A confusão e a tensão do jogo da última quarta-feira à noite, quando a Portuguesa perdeu por 2 a 1 para o Bandeirante, em Birigüi, foi a gota d´água para o técnico da Lusa, Vágner Benazzi. Ele ficou muito chateado com a atuação de diretores do clube local, políticos da cidade e até mesmo do técnico Márcio Ribeiro, responsável pelo jogo violento do adversário dentro de campo. Por isso, Benazzi afirmou que nunca mais disputará o Campeonato Paulista da Série A-2. ?Para mim, A-2 nunca mais. Depois dessa vez, não volto a comandar mais nenhum time dessa série e a Lusa também vai subir e nunca mais voltará a cair, pois não merece estar junto de clubes assim?, desabafou Benazzi. De acordo com o comandante lusitano, a pressão exercida era de se esperar, porém, da forma como foi feita, causou espanto. ?Eram 35 pessoas (delegação da Portuguesa) contra o mundo. A polícia demorou para chegar, os diretores invadiram o campo para bater no juiz. As coisas foram controladas depois, mas enquanto durou, foi difícil suportar a raiva e a indignação. A gente sabe como é o futebol, mas não sabia que ainda existia coisas desse nível no Interior?, afirmou. Benazzi achou que a Lusa mostrou um bom futebol, com personalidade, e que não perdeu apenas pela confusão gerada, mas porque o adversário tinha chance de vencer na bola, legalmente. ?O time deles poderia vencer a partida sem apelar.
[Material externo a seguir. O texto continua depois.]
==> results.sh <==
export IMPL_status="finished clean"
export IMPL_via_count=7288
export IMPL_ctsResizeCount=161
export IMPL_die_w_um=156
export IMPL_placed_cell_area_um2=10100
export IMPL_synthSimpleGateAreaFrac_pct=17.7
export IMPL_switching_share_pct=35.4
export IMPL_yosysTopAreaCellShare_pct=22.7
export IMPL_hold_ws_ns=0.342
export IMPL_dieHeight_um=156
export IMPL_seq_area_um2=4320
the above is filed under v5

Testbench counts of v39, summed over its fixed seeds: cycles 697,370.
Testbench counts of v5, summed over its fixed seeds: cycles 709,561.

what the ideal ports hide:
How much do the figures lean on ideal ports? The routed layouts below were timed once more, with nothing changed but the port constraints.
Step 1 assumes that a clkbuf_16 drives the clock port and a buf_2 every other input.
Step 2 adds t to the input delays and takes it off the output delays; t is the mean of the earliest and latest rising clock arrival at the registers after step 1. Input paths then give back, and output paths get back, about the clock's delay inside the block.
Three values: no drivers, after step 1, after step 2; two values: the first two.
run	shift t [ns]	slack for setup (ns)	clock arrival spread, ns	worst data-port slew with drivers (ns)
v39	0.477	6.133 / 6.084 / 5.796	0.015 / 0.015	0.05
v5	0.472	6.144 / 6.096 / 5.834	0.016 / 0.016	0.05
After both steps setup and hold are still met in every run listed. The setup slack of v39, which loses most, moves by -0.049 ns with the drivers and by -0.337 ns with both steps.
What follows belongs to an exercise in optimizing a design on an open flow for small area; a production flow would make more cautious choices. Function was checked by simulation only, so behaviour that the tests miss may differ from the original. Power is estimated from default activity; no workload was simulated.

== the baseline ==
==> flow/design.v <==
module mem_wbit (
  input  logic q,
  input  logic h,
  input  logic d,
  input  logic w,
  output logic y
);
  assign y = (q & h) | (d & w);
endmodule
module mem_aoi3 (
  input  logic [2:0] a,
  input  logic [2:0] s,
  output logic       y_n
);
  assign y_n = ~|(a & s);
endmodule
module mem_rbit (
  input  logic [32:0] a,
  input  logic [32:0] s,
  output logic        y
);
  logic [10:0] w_n;
  for (genvar g = 0; g < 11; g++) begin : g_t
    mem_aoi3 u_t (.a(a[3*g+:3]), .s(s[3*g+:3]), .y_n(w_n[g]));
  end
  assign y = ~&w_n;
endmodule
module memory #(
  parameter int DATA_WIDTH = 32,
  parameter int ADDR_WIDTH = 5
) (
  input  logic                  clk,
  input  logic                  rst,
  input  logic                  wr_en,
  input  logic [ADDR_WIDTH-1:0] wr_addr,
  input  logic [DATA_WIDTH-1:0] wr_data,
  input  logic                  rd_en,
  input  logic [ADDR_WIDTH-1:0] rd_addr1,
  input  logic [ADDR_WIDTH-1:0] rd_addr2,
  output logic [DATA_WIDTH-1:0] rd_data1,
  output logic [DATA_WIDTH-1:0] rd_data2
);
  localparam int DEPTH = 1 << ADDR_WIDTH;
  logic [DATA_WIDTH-1:0] r_mem [DEPTH];
  logic [DEPTH-1:0]      r_vld;
  logic [DEPTH-1:0]      w_we;
  logic [DEPTH-1:0]      w_hd;
  logic [DEPTH-1:0]      w_vn;
  logic [DEPTH:0]        w_s1;
  logic [DEPTH:0]        w_s2;
  logic [DATA_WIDTH-1:0] w_nx [DEPTH];
  logic [DATA_WIDTH-1:0] w_rd1;
  logic [DATA_WIDTH-1:0] w_rd2;
  always_comb begin
    for (int i = 0; i < DEPTH; i++) begin
      w_we[i] = wr_en && (wr_addr == i);
      w_hd[i] = !w_we[i];
      w_vn[i] = r_vld[i] | w_we[i];
      w_s1[i] = rd_en && (rd_addr1 == i) && w_vn[i];
      w_s2[i] = rd_en && (rd_addr2 == i) && w_vn[i];
    end
    w_s1[DEPTH] = !rd_en;
    w_s2[DEPTH] = !rd_en;
  end
  for (genvar i = 0; i < DEPTH; i++) begin : g_w
    for (genvar b = 0; b < DATA_WIDTH; b++) begin : g_b
      mem_wbit u_w (.q(r_mem[i][b]), .h(w_hd[i]), .d(wr_data[b]), .w(w_we[i]),
                    .y(w_nx[i][b]));
    end
  end
  for (genvar b = 0; b < DATA_WIDTH; b++) begin : g_r
    logic [DEPTH:0] w_a1;
    logic [DEPTH:0] w_a2;
    for (genvar i = 0; i < DEPTH; i++) begin : g_i
      assign w_a1[i] = w_nx[i][b];
      assign w_a2[i] = w_nx[i][b];
    end
    assign w_a1[DEPTH] = rd_data1[b];
    assign w_a2[DEPTH] = rd_data2[b];
    mem_rbit u_r1 (.a(w_a1), .s(w_s1), .y(w_rd1[b]));
    mem_rbit u_r2 (.a(w_a2), .s(w_s2), .y(w_rd2[b]));
  end
  always_ff @(posedge clk) begin
    for (int i = 0; i < DEPTH; i++) begin
      r_mem[i] <= w_nx[i];
    end
  end
  always_ff @(posedge clk or negedge rst) begin
    if (!rst) begin
      r_vld    <= '0;
      rd_data1 <= '0;
      rd_data2 <= '0;
    end else begin
      r_vld    <= w_vn;
      rd_data1 <= w_rd1;
      rd_data2 <= w_rd2;
    end
  end
endmodule
export LEC_CHECK = 0
export CAP_MARGIN = 20
export CORE_MARGIN = 2
export CORE_UTILIZATION = 65
export GPL_ROUTABILITY_DRIVEN = 1
export PLACE_DENSITY = 0.8
export SLEW_MARGIN = 20
export SYNTH_HIERARCHICAL = 1
export SYNTH_MINIMUM_KEEP_SIZE = 0
create_clock -name core_clock -period 5.0 [get_ports {clk}]
standard.sh (not shown) runs the stock make flow with config.mk's settings and CLKGATE_MAP_FILE= SYNTH_SCRIPT=/design/flow/synth_recipe.tcl, a recipe that flattens the netlist after the stock synthesis.
==> flow/flow/run.sh <==
#!/bin/bash
# The standard layout (standard.sh, unchanged synthesis) with two changes:
# port buffers use buf_1 instead of the resizer's default pick, and clock
# tree synthesis uses clkbuf_8 with smaller sink clusters and no dummy loads.
set -euo pipefail
bash standard.sh \
  "BUFFER_PORTS_ARGS=-buffer_cell sky130_fd_sc_hd__buf_1" \
  "CTS_ARGS=-sink_clustering_enable -repair_clock_nets -dont_use_dummy_load -buf_list sky130_fd_sc_hd__clkbuf_8 -sink_clustering_size 14 -sink_clustering_max_diameter 60" \
  finish > standard.log 2>&1
The baseline finished all stages; the layout is clean.
Here is what was changed in the inputs of the candidate compared with the baseline.
Settings: PLACE_DENSITY now 0.65, was 0.8; CORE_UTILIZATION now 50, was 65.
==> flow/flow/run.sh <==
#!/bin/bash
# The standard layout (standard.sh, unchanged synthesis) with two changes:
# port buffers use buf_2 instead of the resizer's default pick, and clock
# tree synthesis uses clkbuf_8 with smaller sink clusters and no dummy loads.
set -euo pipefail
bash standard.sh \
  "BUFFER_PORTS_ARGS=-buffer_cell sky130_fd_sc_hd__buf_2" \
  "CTS_ARGS=-sink_clustering_enable -repair_clock_nets -dont_use_dummy_load -buf_list sky130_fd_sc_hd__clkbuf_8 -sink_clustering_size 14 -sink_clustering_max_diameter 60" \
  finish > standard.log 2>&1
[summary]
From the baseline to the candidate the numbers moved as follows: diode insertion count for antenna repair went down, post-route met1 wirelength went up, non-clock buffer share of cell area went up.
The candidate supports a lower top clock frequency than the baseline.
Delta (the candidate minus the baseline): internal portion of total power moved up; global-route wire length before repair moved up; wire length moved up.
Synthesized flop and latch total came out exactly the same in the candidate and the baseline.

[separate check: timing with driven ports]
How much do the figures lean on ideal ports? The routed layouts below were timed once more, with nothing changed but the port constraints.
Step 1 (the two cells are an assumption about what drives the block):
set clk [get_ports {clk}]
set_driving_cell -lib_cell sky130_fd_sc_hd__clkbuf_16 $clk
set_driving_cell -lib_cell sky130_fd_sc_hd__buf_2 [delete_from_list [all_inputs] $clk]
Step 2 adds t to the input delays and takes it off the output delays; t is the mean of the earliest and latest rising clock arrival at the registers after step 1. Input paths then give back, and output paths get back, about the clock's delay inside the block.
a / b / c = ideal ports / drivers / drivers and shift; a / b = the first two.
| run | t (ns) | slack for setup (ns) | latest minus earliest clock arrival (ns) | slew at the worst register clock pin (ns) |
|---|---|---|---|---|
| the baseline | 0.786 | 1.008 / 1.055 / 0.269 | 0.065 / 0.065 | 0.10 / 0.10 |
| the candidate | 0.805 | 0.849 / 0.893 / 0.088 | 0.085 / 0.084 | 0.10 / 0.10 |
After both steps every run listed still meets setup and hold. The setup slack of the candidate, which loses most, moves by +0.044 ns with the drivers and by -0.761 ns with both steps.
Mas é isso que dá uma equipe que não vence durante todo o campeonato, chegar na reta final e querer os três pontos a qualquer custo. É triste e vergonhoso?, disse um indignado Benazzi. A Portuguesa alega que foi recebida no Estádio Pedro Marin Berbel com pedras, ainda na chegada da delegação ao estádio, e garante que o trio de arbitragem sofreu forte pressão extra-campo. A alegação do time da casa é de que a arbitragem iria beneficiar o Guarani, que recentemente entrou no bloco dos oito classificados para a segunda fase. A Lusa, com 34 pontos, já está garantida, além de ser líder isolada e estar a seis pontos dos seus mais diretos perseguidores, o Rio Preto e o União São João, de Araras. A direção do Bandeirante divulgou comunicado no final da tarde, alegando estranhar as acusações. Reitera que a responsabilidade pelos vestiários visitantes é deles próprios a partir do momento em que pegam as chaves dos portões. E acusa o técnico Vágner Benazzi e o banco da Portuguesa de tumultuar a arbitragem, o que teria causado a paralisação do jogo por alguns minutos.